* _Stored data entries_:
## src/ldrb_pkg.sv

```systemverilog
package ldrb_pkg;

   // register offsets
   localparam logic [3:0] ADDR_NOP = 4'h0;
   localparam logic [3:0] ADDR_DIM1 = 4'h1;
   localparam logic [3:0] ADDR_DIM2 = 4'h2;
   localparam logic [3:0] ADDR_CUR1 = 4'h3;
   localparam logic [3:0] ADDR_CUR2 = 4'h4;
   localparam logic [3:0] ADDR_SHT1 = 4'h5;
   localparam logic [3:0] ADDR_SHT2 = 4'h6;
   localparam logic [3:0] ADDR_BOOST = 4'h7;
   localparam logic [3:0] ADDR_OFFDIM = 4'h8;
   localparam logic [3:0] ADDR_OTPCTL = 4'h9;
   localparam logic [3:0] ADDR_OTPDAT = 4'ha;
   localparam logic [3:0] ADDR_CONVSEL = 4'hb;
   localparam logic [3:0] ADDR_STAT1 = 4'hc;
   localparam logic [3:0] ADDR_STAT2 = 4'hd;
   localparam logic [3:0] ADDR_RESULT = 4'he;
   localparam logic [3:0] ADDR_TESTREV = 4'hf;

   localparam logic [7:0] REG_RESET = 8'h00;
   // arbitrary neutral value
   localparam logic [7:0] SILICON_REVISION = 8'h5a;

   // field positions
   localparam int BOOST_OFF_POS = 7;
   localparam int LOCK_POS = 7;
   localparam int OTP_START_POS = 7;
   localparam int DERATE_OFF_POS = 3;

   // clock and sample timing
   localparam int CLK_MHZ = 40;
   localparam int BOOST_PERIOD_US = 17;
   localparam int BATT_PERIOD_US = 108;
   localparam int STRING_PERIOD_US = 52;
   localparam int TEMP_PERIOD_MS = 4;
   localparam int DIM_RES_US = 10;
   localparam int BOOST_CYC = BOOST_PERIOD_US * CLK_MHZ;
   localparam int BATT_CYC = BATT_PERIOD_US * CLK_MHZ;
   localparam int STRING_CYC = STRING_PERIOD_US * CLK_MHZ;
   localparam int TEMP_CYC = TEMP_PERIOD_MS * 1000 * CLK_MHZ;
   localparam int DIM_RES_CYC = DIM_RES_US * CLK_MHZ;
   localparam int DIM_MIN_HZ = 50;
   localparam int DIM_MAX_HZ = 8000;
   // dimming period ticks at the lowest input frequency
   localparam int DIM_MAX_TICKS = 1000000 / (DIM_MIN_HZ * DIM_RES_US);
   // sar conversion: one cycle per bit
   localparam int SAR_BITS = 8;
   localparam int NUM_CH = 6;

   typedef enum logic [2:0] {
      CH_BOOST = 3'h0,
      CH_BATT = 3'h1,
      CH_STR1 = 3'h2,
      CH_STR2 = 3'h3,
      CH_TEMP1 = 3'h4,
      CH_TEMP2 = 3'h5
   } ldrb_ch_t;

   typedef enum logic [1:0] {
      OTP_POINT = 2'h0,
      OTP_READ = 2'h1,
      OTP_LOAD = 2'h2,
      OTP_PROG = 2'h3
   } ldrb_otp_cmd_t;

   typedef struct packed {
      logic wr;
      logic rd;
      logic [3:0] addr;
      logic [7:0] wdata;
   } ldrb_req_t;

   typedef struct packed {
      logic boost_off_bit;
      logic [2:0] boost_freq;
      logic [3:0] boost_range;
   } ldrb_boost_t;

   typedef struct packed {
      logic [3:0] toff1_range;
      logic derating_off_bit;
      logic [2:0] dim_freq_multiplier;
   } ldrb_offdim_t;

   typedef struct packed {
      logic start;
      logic [1:0] cmd;
      logic rsvd;
      logic [3:0] addr;
   } ldrb_otpctl_t;

   typedef struct packed {
      logic tst_en;
      logic [3:0] toff2_range;
      logic [2:0] sel;
   } ldrb_convsel_t;

   typedef struct packed {
      logic otp_start;
      logic [1:0] otp_cmd;
      logic [3:0] otp_addr;
      logic [7:0] otp_data;
   } ldrb_otp_req_t;

endpackage

```

## src/ldrb_register_bank.sv

```systemverilog
// Summary of operation
// 8-bit sar converts all six channels automatically, storing results without host help.
// string voltages sampled only while string active; else old result kept.
// host reads never disturb conversions; reads see latest stored value.
// boost sampled at least every 17 us, battery every 108 us.
// strings sampled about every 52 us while active, temperatures every 4 ms.
// 3-bit select points to result: boost,battery,str1,str2,temp1,temp2; 110/111 unused.
// result register follows each newer result of the selected channel.
// booster runs fixed frequency chosen by three-bit setting.
// booster disable bit 7 of booster control stops switching.
// booster control holds disable, 3-bit frequency, 4-bit range; resets zero.
// offset 0x08 holds off-time range, derating disable, dimming frequency factor.
// offsets 0x01/0x02 hold 8-bit dimming duty per string, reset zero.
// 0x03/0x04 hold 7-bit current; bit 7 is read-only lock flag.
// otp, otp data, converter control, test registers writable only in test mode.
// 0x05/0x06 hold 8-bit short thresholds, cleared on reset.
// status registers report parity, thermal, serial error and string flags.
// 0x0f writes test command, reads revision; 0x00 is no-operation.
// dimming measured and rebuilt at 10 us resolution, 50 to 8000 Hz; dim_out passes the synchronised input on at clock resolution.
// each string has its own dimming input, constant frequency from the host.
// otp command: point, read and refresh, load for emulation, program.
// otp data read returns contents at selected otp address.
// writes to read-only fields ignored; reads show live values.
module ldrb_register_bank (
   input wire logic clk,
   input wire logic rst_n,
   input wire ldrb_pkg::ldrb_req_t req,
   output logic [7:0] rdata,
   output logic rvalid,
   input wire logic test_mode_pin,
   input wire logic [1:0] string_dim_input,
   input wire logic [1:0] string_active,
   input wire logic [7:0] sar_sample,
   input wire logic sar_cmp,
   input wire logic factory_lock_flag,
   input wire logic user_lock_flag,
   input wire logic [6:0] string1_flags,
   input wire logic [5:0] string2_thermal_flags,
   input wire logic [7:0] otp_read_data,
   output logic [2:0] mux_select,
   output logic [7:0] sar_dac,
   output logic sar_sampling,
   output logic boost_run,
   output ldrb_pkg::ldrb_boost_t boost_cfg,
   output ldrb_pkg::ldrb_offdim_t offdim_cfg,
   output logic [7:0] dim_duty1,
   output logic [7:0] dim_duty2,
   output logic [6:0] current1,
   output logic [6:0] current2,
   output logic [7:0] short_limit1,
   output logic [7:0] short_limit2,
   output logic [3:0] toff2_range,
   output ldrb_pkg::ldrb_otp_req_t otp_req,
   output logic [7:0] test_cmd,
   output logic test_cmd_stb,
   output logic [1:0] dim_out,
   output logic [15:0] dim_period1,
   output logic [15:0] dim_period2
);

   localparam int NCH = ldrb_pkg::NUM_CH;

   typedef enum logic [1:0] {
      ST_IDLE,
      ST_SAMPLE,
      ST_CONVERT,
      ST_STORE
   } ldrb_sar_st_t;

   typedef struct packed {
      logic [1:0] tst_s1;
      logic [1:0] tst_s2;
      logic [1:0] act_s1;
      logic [1:0] act_s2;
      logic [1:0] dim_s1;
      logic [1:0] dim_s2;
      logic [1:0] dim_prev;
      logic [7:0] dim1;
      logic [7:0] dim2;
      logic [6:0] cur1;
      logic [6:0] cur2;
      logic [7:0] sht1;
      logic [7:0] sht2;
      ldrb_pkg::ldrb_boost_t boost;
      ldrb_pkg::ldrb_offdim_t offdim;
      ldrb_pkg::ldrb_otpctl_t otpctl;
      logic [7:0] otpdat;
      ldrb_pkg::ldrb_convsel_t convsel;
      logic [7:0] tcmd;
      logic tcmd_stb;
      logic [7:0] rdata;
      logic rvalid;
      logic [NCH*8-1:0] results;
      logic [NCH-1:0] pending;
      logic [2:0] ch;
      ldrb_sar_st_t st;
      logic [2:0] bitn;
      logic [7:0] sar;
      logic [7:0] sample;
      logic [15:0] t_boost;
      logic [15:0] t_batt;
      logic [15:0] t_str;
      logic [17:0] t_temp;
      logic [15:0] t_dim;
      logic [31:0] dim_cnt;
      logic [31:0] dim_per;
   } ldrb_state_t;

   ldrb_state_t s_r;
   ldrb_state_t s_nxt;
   logic test_q;

   assign test_q = s_r.tst_s2[1];

   always_comb begin
      logic [7:0] rd;
      logic [2:0] pick;
      rd = 8'h00;
      pick = 3'h0;
      s_nxt = s_r;
      s_nxt.tst_s1 = {test_mode_pin, test_mode_pin};
      s_nxt.tst_s2 = s_r.tst_s1;
      s_nxt.act_s1 = string_active;
      s_nxt.act_s2 = s_r.act_s1;
      s_nxt.dim_s1 = string_dim_input;
      s_nxt.dim_s2 = s_r.dim_s1;
      s_nxt.tcmd_stb = 1'b0;
      s_nxt.rvalid = req.rd;

      // otp start is a one-shot request; a new write below wins over the clear
      if (s_r.otpctl.start) begin
         s_nxt.otpctl.start = 1'b0;
      end

      // host writes; unlisted and read-only offsets fall through
      if (req.wr) begin
         case (req.addr)
            ldrb_pkg::ADDR_DIM1: s_nxt.dim1 = req.wdata;
            ldrb_pkg::ADDR_DIM2: s_nxt.dim2 = req.wdata;
            ldrb_pkg::ADDR_CUR1: s_nxt.cur1 = req.wdata[6:0];
            ldrb_pkg::ADDR_CUR2: s_nxt.cur2 = req.wdata[6:0];
            ldrb_pkg::ADDR_SHT1: s_nxt.sht1 = req.wdata;
            ldrb_pkg::ADDR_SHT2: s_nxt.sht2 = req.wdata;
            ldrb_pkg::ADDR_BOOST: s_nxt.boost = req.wdata;
            ldrb_pkg::ADDR_OFFDIM: s_nxt.offdim = req.wdata;
            ldrb_pkg::ADDR_OTPCTL: begin
               if (test_q) begin
                  s_nxt.otpctl = req.wdata;
                  s_nxt.otpctl.rsvd = 1'b0;
               end
            end
            ldrb_pkg::ADDR_OTPDAT: begin
               if (test_q) begin
                  s_nxt.otpdat = req.wdata;
               end
            end
            ldrb_pkg::ADDR_CONVSEL: begin
               if (test_q) begin
                  s_nxt.convsel = req.wdata;
               end
            end
            ldrb_pkg::ADDR_TESTREV: begin
               if (test_q) begin
                  s_nxt.tcmd = req.wdata;
                  s_nxt.tcmd_stb = 1'b1;
               end
            end
            default: begin
            end
         endcase
      end
      // stored channel leaves the queue; a fresh expiry below wins over this clear
      if (s_r.st == ST_STORE) begin
         s_nxt.pending[s_r.ch] = 1'b0;
      end

      // scheduler: each channel marks pending when its timer expires; strings only while active
      s_nxt.t_boost = s_r.t_boost + 16'h0001;
      s_nxt.t_batt = s_r.t_batt + 16'h0001;
      s_nxt.t_str = s_r.t_str + 16'h0001;
      s_nxt.t_temp = s_r.t_temp + 18'h00001;
      // boost deadline leaves room for a full conversion
      if (s_r.t_boost >= 16'(ldrb_pkg::BOOST_CYC - 2 * ldrb_pkg::SAR_BITS)) begin
         s_nxt.t_boost = 16'h0000;
         s_nxt.pending[ldrb_pkg::CH_BOOST] = 1'b1;
      end
      if (s_r.t_batt >= 16'(ldrb_pkg::BATT_CYC - 1)) begin
         s_nxt.t_batt = 16'h0000;
         s_nxt.pending[ldrb_pkg::CH_BATT] = 1'b1;
      end
      if (s_r.t_str >= 16'(ldrb_pkg::STRING_CYC - 1)) begin
         s_nxt.t_str = 16'h0000;
         s_nxt.pending[ldrb_pkg::CH_STR1] = s_r.act_s2[0];
         s_nxt.pending[ldrb_pkg::CH_STR2] = s_r.act_s2[1];
      end
      if (s_r.t_temp >= 18'(ldrb_pkg::TEMP_CYC - 1)) begin
         s_nxt.t_temp = 18'h00000;
         s_nxt.pending[ldrb_pkg::CH_TEMP1] = 1'b1;
         s_nxt.pending[ldrb_pkg::CH_TEMP2] = 1'b1;
      end

      // sar sequencer, independent of host access
      case (s_r.st)
         ST_IDLE: begin
            for (int i = NCH - 1; i >= 0; i--) begin
               if (s_r.pending[i]) begin
                  pick = 3'(i);
               end
            end
            if (|s_r.pending) begin
               s_nxt.ch = pick;
               s_nxt.st = ST_SAMPLE;
            end
         end
         ST_SAMPLE: begin
            s_nxt.sar = 8'h80;
            s_nxt.sample = 8'h00;
            s_nxt.bitn = 3'h7;
            s_nxt.st = ST_CONVERT;
         end
         ST_CONVERT: begin
            // comparator high: keep trial bit
            s_nxt.sample = sar_cmp ? s_r.sar : s_r.sample;
            if (s_r.bitn == 3'h0) begin
               s_nxt.st = ST_STORE;
            end else begin
               s_nxt.bitn = s_r.bitn - 3'h1;
               s_nxt.sar = (sar_cmp ? s_r.sar : s_r.sample) | (8'h01 << (s_r.bitn - 3'h1));
            end
         end
         ST_STORE: begin
            // string lost its drive mid-conversion: keep old value
            if (!((s_r.ch == ldrb_pkg::CH_STR1 && !s_r.act_s2[0]) ||
                  (s_r.ch == ldrb_pkg::CH_STR2 && !s_r.act_s2[1]))) begin
               s_nxt.results[s_r.ch*8 +: 8] = s_r.sample;
            end
            s_nxt.st = ST_IDLE;
         end
         default: s_nxt.st = ST_IDLE;
      endcase

      // dimming input period measurement at 10 us ticks
      s_nxt.t_dim = s_r.t_dim + 16'h0001;
      if (s_r.t_dim >= 16'(ldrb_pkg::DIM_RES_CYC - 1)) begin
         s_nxt.t_dim = 16'h0000;
         // level kept per tick, so an edge between two ticks is still seen
         s_nxt.dim_prev = s_r.dim_s2;
         for (int k = 0; k < 2; k++) begin
            if (s_r.dim_s2[k] && !s_r.dim_prev[k]) begin
               s_nxt.dim_per[k*16 +: 16] = s_r.dim_cnt[k*16 +: 16];
               s_nxt.dim_cnt[k*16 +: 16] = 16'h0001;
            end else if (s_r.dim_cnt[k*16 +: 16] < 16'(ldrb_pkg::DIM_MAX_TICKS)) begin
               s_nxt.dim_cnt[k*16 +: 16] = s_r.dim_cnt[k*16 +: 16] + 16'h0001;
            end
         end
      end

      // read mux: live values, sampled in one cycle
      case (req.addr)
         ldrb_pkg::ADDR_DIM1: rd = s_r.dim1;
         ldrb_pkg::ADDR_DIM2: rd = s_r.dim2;
         ldrb_pkg::ADDR_CUR1: rd = {factory_lock_flag, s_r.cur1};
         ldrb_pkg::ADDR_CUR2: rd = {user_lock_flag, s_r.cur2};
         ldrb_pkg::ADDR_SHT1: rd = s_r.sht1;
         ldrb_pkg::ADDR_SHT2: rd = s_r.sht2;
         ldrb_pkg::ADDR_BOOST: rd = s_r.boost;
         ldrb_pkg::ADDR_OFFDIM: rd = s_r.offdim;
         ldrb_pkg::ADDR_OTPCTL: rd = s_r.otpctl;
         ldrb_pkg::ADDR_OTPDAT: rd = otp_read_data;
         ldrb_pkg::ADDR_CONVSEL: rd = s_r.convsel;
         ldrb_pkg::ADDR_STAT1: rd = {^string1_flags, string1_flags};
         ldrb_pkg::ADDR_STAT2: rd = {^string2_thermal_flags, string2_thermal_flags, 1'b0};
         ldrb_pkg::ADDR_RESULT: begin
            if (s_r.convsel.sel < 3'(NCH)) begin
               rd = s_r.results[s_r.convsel.sel*8 +: 8];
            end
         end
         ldrb_pkg::ADDR_TESTREV: rd = ldrb_pkg::SILICON_REVISION;
         default: rd = 8'h00;
      endcase
      if (req.rd) begin
         s_nxt.rdata = rd;
      end

      if (!rst_n) begin
         s_nxt = '0;
         s_nxt.st = ST_IDLE;
      end
   end

   always_ff @(posedge clk) begin
      s_r <= s_nxt;
   end

   assign rdata = s_r.rdata;
   assign rvalid = s_r.rvalid;
   assign mux_select = s_r.ch;
   assign sar_dac = s_r.sar;
   assign sar_sampling = (s_r.st == ST_SAMPLE);
   assign boost_run = ~s_r.boost.boost_off_bit;
   assign boost_cfg = s_r.boost;
   assign offdim_cfg = s_r.offdim;
   assign dim_duty1 = s_r.dim1;
   assign dim_duty2 = s_r.dim2;
   assign current1 = s_r.cur1;
   assign current2 = s_r.cur2;
   assign short_limit1 = s_r.sht1;
   assign short_limit2 = s_r.sht2;
   assign toff2_range = s_r.convsel.toff2_range;
   assign otp_req = {s_r.otpctl.start, s_r.otpctl.cmd, s_r.otpctl.addr, s_r.otpdat};
   assign test_cmd = s_r.tcmd;
   assign test_cmd_stb = s_r.tcmd_stb;
   assign dim_out = s_r.dim_s2;
   assign dim_period1 = s_r.dim_per[15:0];
   assign dim_period2 = s_r.dim_per[31:16];

endmodule // ldrb_register_bank

```

## config.mk

```make
export PLATFORM = sky130hd
export DESIGN_NAME = ldrb_register_bank
export DESIGN_NICKNAME = d
export VERILOG_FILES = /design/src/ldrb_pkg.sv /design/src/ldrb_register_bank.sv
export SDC_FILE = /design/constraint.sdc
export NUM_CORES = 1
export LEC_CHECK = 0
export BUFFER_PORTS_ARGS = -buffer_cell sky130_fd_sc_hd__buf_2
export CELL_PAD_IN_SITES_DETAIL_PLACEMENT = 0
export CELL_PAD_IN_SITES_GLOBAL_PLACEMENT = 1
export CORE_AREA = 2 2 188 190
export DETAILED_ROUTE_END_ITERATION = 10
export DIE_AREA = 0 0 190 192
export PLACE_DENSITY = 0.9
export SLEW_MARGIN = 20
export SYNTH_ARGS = -nofsm -noshare
export SYNTH_HDL_FRONTEND = slang
export SYNTH_SLANG_ARGS = --single-unit
```

## constraint.sdc

```tcl
create_clock -name clk -period 5.35 [get_ports clk]
set_input_delay 0.8025 -clock clk [delete_from_list [all_inputs] [get_ports clk]]
set_output_delay 0.8025 -clock clk [all_outputs]
set_load 0.03 [all_outputs]
```

Word-level counts from Yosys, hierarchy flattened
Index checks and enable logic that the tools add are counted. Widths: inputs -> output; s select.

Input port bits: 53. Output and inout port bits: 146. RAM bits: 0. Latch bits: 0. Flip-flop bits (word level): 339. ROM bits: 0. Memories: 0.

Reductions and logical operators: 49. $lt $le $gt $ge: 10. Multipliers: 0. $add $sub $neg: 9. Bitwise operators: 6. Muxes and demuxes: 27. Div/mod/pow operators: 0. Shift-type cells: 4. Equal/unequal tests: 23.

Operator list (count): $pmux 8 s15 (1); $add 16x1->16 const B (6); $mux 16 (4); $bwmux 48 (1); $shift 8x34->48 const A (1); $shiftx 48x7->8 (1); $shiftx 8x34->48 (1); $pmux 19 s2 (1); $neg 6->34 (1); $eq 4x4->1 const B (8); $lt 16x11->1 const B (2); $reduce_and 2->1 (16); $add 18x1->18 const B (1); $ge 18x18->1 const B (1); $mux 3 (6); $eq 4x3->1 const B (4); $ge 16x10->1 const B (1); $ge 16x12->1 const B (1); $ge 16x13->1 const B (1); $ge 16x9->1 const B (1); $mux 8 (2); $reduce_and 3->1 (5); $reduce_bool 2->1 (7); $mux 11 (1); other kinds (30) (54).

Longest topological paths before layout
Depth in word-level cells: 8. Depth in mapped cells: 10. Mapped depth without buffers: 8.

Worst setup path before layout
OpenSTA, ideal clock, no wires.

Path type: register to register. Start point: register s_r (netlist bit mux_select[0]). End point: register s_r[176] (netlist bit). Path slack: 2.880 ns. Period minus slack after synthesis: 2.470 ns. Data arrival time: 2.343 ns. Required time: 5.222 ns. Cell stages (with the launch flop): 9. Path buffers: 1. Cell sequence: dfxtp_1 inv_1 ha_1 ha_1 clkbuf_1 or4b_4 nor3_4 mux2i_1 nor2_1.

Word-level cells in the longest chain between the ends: 5. Elaborated cells on any way between the ends: 11.

RTL lines: start: declaration (RTL line ldrb_register_bank.sv:109) `ldrb_state_t s_r;`; start signal: assignment (RTL line ldrb_register_bank.sv:292) `s_r <= s_nxt;`; parallel branches: the longest is 5 deep, another holds $neg 6->34.

Several ways; the timed one is not identified. A chain may end at the register's enable or synchronous reset.

Worst setup path in the final report
Start point: register s_r (netlist bit mux_select[0]). End point: register s_r[213] (netlist bit).

Same word-level chain as after synthesis.

==> flow_summary_export.csv <==
group,metric,value,unit
timing,fin_crit_sh,63.53,%
grt,grt_antenna_before_repair,0,
drt,firstDrtPassIters,8,
critical_path,arrival,3760,ps
die,die_height,192,um
layout,drive_gt1_share,15.90,%
worst_hold_path,hold_end,"s_r[338]",
layout,design_area,0.01707,mm2
worst_hold_path,hold_path_depth,1,
yosys,seq_area_frac_synth,43.49,%
worst_hold_path,hold_path_class,"register to register",
timing,hold_viol,0,
placement,dp_slack,1977,ps
cts,h-tree-depth,2,
die,pin_count,199,
timing,setup_ws,1951,ps
grt,grtUsageTotal,21.27,%
worst_hold_path,hold_start,"s_r[340]",
die,coreArea,0.03429,mm2
die,initial_utilization,45.51,%
timing,finalSetupViolCount,0,
placement,gp_congestion,0.9322,
power,max-vdd-ir-drop,216.1,uV
cts,cts_tree,"built",
drt,drc_errors,0,
placement,dp.cells,2184,
grt,grt_pass1_vias,11690,
critical_path,required,5710,ps
die,rows,68,
drt,viasPerCell,5.585,
power,power.leakage,7.059,nW
critical_path,rr_worst_depth,8,
critical_path,reg2reg_slack,1950,ps
drt,num_vias,12560,
power,cellPowerDensity,334.9,mW/mm2
layout,nets,1846,
grt,grt_start_max_net_pins,107,
yosys,avgSynthCellArea,8.932,um2
cts,cts_resized,0,
cts,clk_pin_slew,60,ps
cts,root_buffer,"clkbuf_16",
cts,clock_latency,520,ps
layout,final_cell_count_no_fill,2248,
placement,dpl.hpwl,27.17,mm
placement,io_buffers,190,
critical_path,cp_max_fo,20,
timing,rsz0062_at_grt,"false",
yosys,yosys_warnings,0,
cts,hold_buffers,0,
grt,grt_overflow,0,
drt,drtIter0Drc,1148,
critical_path,path_class,"register to register",
status,status,"finished, final reports clean",
timing,fin_setup_tns,0,ps
die,dieArea,0.03648,mm2
yosys,synth_cell_types,77,
yosys,synth_cells,1747,
critical_path,setup.worst_path.end_class,"register",
yosys,synth-edff-count,0,
cts,postCtsSetupBuffers,0,
layout,antenna_cells_inserted,0,
yosys,async_flop_share,0,%
yosys,synth_area,0.01560,mm2
critical_path,critPathLaunchType,"register",
timing,drv_slew,0,
layout,utilization,49.78,%
yosys,ys.flop_type,"dfxtp_1",
timing,worst_pin_slew,1043,ps
drt,wirelength,39.64,mm
critical_path,reg2reg_from,"mux_select[0]",
cts,cts.path.max_buffers,3,
timing,min_period,3399,ps
placement,dpl_cell_area,0.01586,mm2
timing,skew,19.08,ps
drt,ant_nets,0,
yosys,synth-seq-cells,339,
grt,grt_pass1_wl,62.80,mm
critical_path,r2r-end,"s_r[213]",
job,drv_cap,0,
die,die_x,190,um
layout,syn2layout_area_growth,9.373,%
timing,max_clock_freq,294.2,MHz
drt,wl_per_cell,17.63,um
timing,slew_headroom,30.49,%
cts,numCtsBuffers,37,
cts,cts_sinks,339,
==> cells in the final DEF (no fill, tap or decap), drive strengths merged, types with 46 or more instances in the layout <==
master / n
clkbuf: 57
and3: 46
buf: 201
nand2: 92
a21oi: 105
o21ai: 110
nor2: 221
dfxtp: 339
mux2i: 134
nand3: 56
==> synthesized netlist by cell type (all sizes together), types with 4 or more instances <==
cell | instances | area share (%)
nor4 | 8 | 0.32
clkbuf | 79 | 1.9
xor2 | 31 | 1.7
a32o | 4 | 0.26
inv | 38 | 0.91
mux2 | 5 | 0.36
a31oi | 8 | 0.32
nand4 | 31 | 1.2
and2 | 16 | 0.64
dfxtp | 339 | 43
o31ai | 5 | 0.24
o21ai | 110 | 3.5
nand3 | 56 | 1.8
nand2b | 11 | 0.44
mux4 | 6 | 0.87
a221oi | 10 | 0.56
a41oi | 4 | 0.22
o211ai | 8 | 0.38
a32oi | 7 | 0.39
a221o | 4 | 0.26
ha | 25 | 2.0
nor3 | 14 | 0.59
nor2 | 221 | 5.3
o2bb2ai | 5 | 0.28
xnor2 | 28 | 1.6
o21a | 4 | 0.19
nor2b | 19 | 0.76
or4 | 5 | 0.24
o22ai | 6 | 0.24
and3 | 46 | 1.8
mux2i | 134 | 8.6
or3 | 12 | 0.51
a21oi | 105 | 3.4
a211oi | 7 | 0.34
a22oi | 22 | 1.1
a211o | 4 | 0.22
nand2 | 92 | 2.2
nand3b | 4 | 0.19
buf | 159 | 7.4
a22o | 8 | 0.45
==> stage by stage <==
stage	hold WS (ps)	power, mW
2_1_floorplan	411.9	3.085
3_3_place_gp	414.2	3.215
3_5_place_dp	417.9	3.228
4_1_cts	431.8	5.758
5_1_grt	440.8	5.942
6_report	419.4	5.715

* _Problem_: When the word "constraint" occurs in a line above, list that line.

* _Result of the task_:
export SDC_FILE = /design/constraint.sdc
## constraint.sdc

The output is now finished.